Joëlle Sigaud et Sylvie Combernoux sont très satisfaites des relations avec leur nouvelle entreprise. La fourniture de lait est contractualisée pour cinq ans renouvelables. Une prévision de production est effectuée mensuellement sur trois ans, mais il n’y a pas de pénalité en cas de dépassement ou de sous-réalisation. « Je perçois cette liberté comme une relation de confiance et de responsabilité. En dévier serait aller vers les soucis que nous avons connu, affirme Sylvie Combernoux, qui siégea en son temps à l’interprofession roquefort.
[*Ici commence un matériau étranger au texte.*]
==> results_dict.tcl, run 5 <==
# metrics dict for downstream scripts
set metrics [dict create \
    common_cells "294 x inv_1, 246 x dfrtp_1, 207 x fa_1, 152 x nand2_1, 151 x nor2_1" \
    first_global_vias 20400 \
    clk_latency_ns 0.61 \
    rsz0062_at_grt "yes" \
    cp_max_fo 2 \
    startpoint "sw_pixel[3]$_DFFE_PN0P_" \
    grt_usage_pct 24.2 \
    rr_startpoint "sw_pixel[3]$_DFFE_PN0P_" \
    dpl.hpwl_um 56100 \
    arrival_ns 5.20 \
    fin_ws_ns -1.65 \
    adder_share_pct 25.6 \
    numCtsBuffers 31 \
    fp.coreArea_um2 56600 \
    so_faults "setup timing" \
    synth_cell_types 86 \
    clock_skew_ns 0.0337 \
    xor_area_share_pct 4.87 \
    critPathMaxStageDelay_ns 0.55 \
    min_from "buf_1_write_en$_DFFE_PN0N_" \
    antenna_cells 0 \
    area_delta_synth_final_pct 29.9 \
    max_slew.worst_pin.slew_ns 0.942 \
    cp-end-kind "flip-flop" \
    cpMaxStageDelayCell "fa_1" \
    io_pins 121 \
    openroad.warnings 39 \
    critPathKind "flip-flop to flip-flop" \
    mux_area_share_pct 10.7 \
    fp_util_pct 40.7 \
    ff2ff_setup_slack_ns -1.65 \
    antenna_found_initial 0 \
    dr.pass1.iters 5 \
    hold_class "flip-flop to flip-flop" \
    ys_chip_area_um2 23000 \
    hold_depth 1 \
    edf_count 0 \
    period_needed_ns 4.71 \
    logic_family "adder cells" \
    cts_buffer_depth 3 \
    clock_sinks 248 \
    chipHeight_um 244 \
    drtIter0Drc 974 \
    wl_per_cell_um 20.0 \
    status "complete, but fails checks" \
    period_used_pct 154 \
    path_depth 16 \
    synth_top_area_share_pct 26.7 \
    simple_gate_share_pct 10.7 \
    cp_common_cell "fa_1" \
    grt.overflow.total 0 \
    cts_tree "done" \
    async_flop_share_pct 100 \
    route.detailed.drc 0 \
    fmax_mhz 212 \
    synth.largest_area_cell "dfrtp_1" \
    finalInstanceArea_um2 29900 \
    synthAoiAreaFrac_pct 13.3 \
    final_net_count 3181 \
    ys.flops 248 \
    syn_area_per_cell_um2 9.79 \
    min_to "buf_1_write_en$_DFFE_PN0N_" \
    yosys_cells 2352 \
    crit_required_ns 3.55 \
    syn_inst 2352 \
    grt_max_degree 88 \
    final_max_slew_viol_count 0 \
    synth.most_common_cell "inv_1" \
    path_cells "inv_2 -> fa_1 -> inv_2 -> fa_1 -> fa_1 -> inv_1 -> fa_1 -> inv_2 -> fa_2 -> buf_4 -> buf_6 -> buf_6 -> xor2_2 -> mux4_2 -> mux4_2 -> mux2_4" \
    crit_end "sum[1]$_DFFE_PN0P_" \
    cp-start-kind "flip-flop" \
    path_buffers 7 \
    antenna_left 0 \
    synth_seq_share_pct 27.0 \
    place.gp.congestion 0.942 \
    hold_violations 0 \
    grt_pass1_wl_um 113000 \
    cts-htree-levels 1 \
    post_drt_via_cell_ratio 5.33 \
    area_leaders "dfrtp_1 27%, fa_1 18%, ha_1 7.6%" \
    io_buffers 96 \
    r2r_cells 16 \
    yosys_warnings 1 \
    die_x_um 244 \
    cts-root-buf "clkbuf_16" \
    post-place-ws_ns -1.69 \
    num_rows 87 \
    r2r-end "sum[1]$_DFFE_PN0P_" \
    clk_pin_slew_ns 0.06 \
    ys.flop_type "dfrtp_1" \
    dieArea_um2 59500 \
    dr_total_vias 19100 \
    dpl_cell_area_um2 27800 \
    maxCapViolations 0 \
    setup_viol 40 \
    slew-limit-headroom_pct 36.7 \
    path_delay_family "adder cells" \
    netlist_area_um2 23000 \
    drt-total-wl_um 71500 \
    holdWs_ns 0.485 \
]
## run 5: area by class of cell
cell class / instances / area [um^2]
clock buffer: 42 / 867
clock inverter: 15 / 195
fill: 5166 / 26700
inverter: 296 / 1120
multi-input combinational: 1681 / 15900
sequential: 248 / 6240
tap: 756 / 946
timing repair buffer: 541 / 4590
Le quatrième bassin a redonné de la dynamique et a participé à la réorganisation de la filière roquefort. » En tout cas, « nous sommes satisfaites de notre nouveau modèle et nous ne reviendrions pas en arrière », assurent en chœur mère et fille, pourtant si attachées à ce « patrimoine » que représente le roquefort.

Chiffres clés

750 brebis lacaune lait présentes
2 200 hl de lait produit
113 ha de SAU dont 20 ha de céréales, 14 ha de prairies permanentes et 79 ha de prairies temporaires.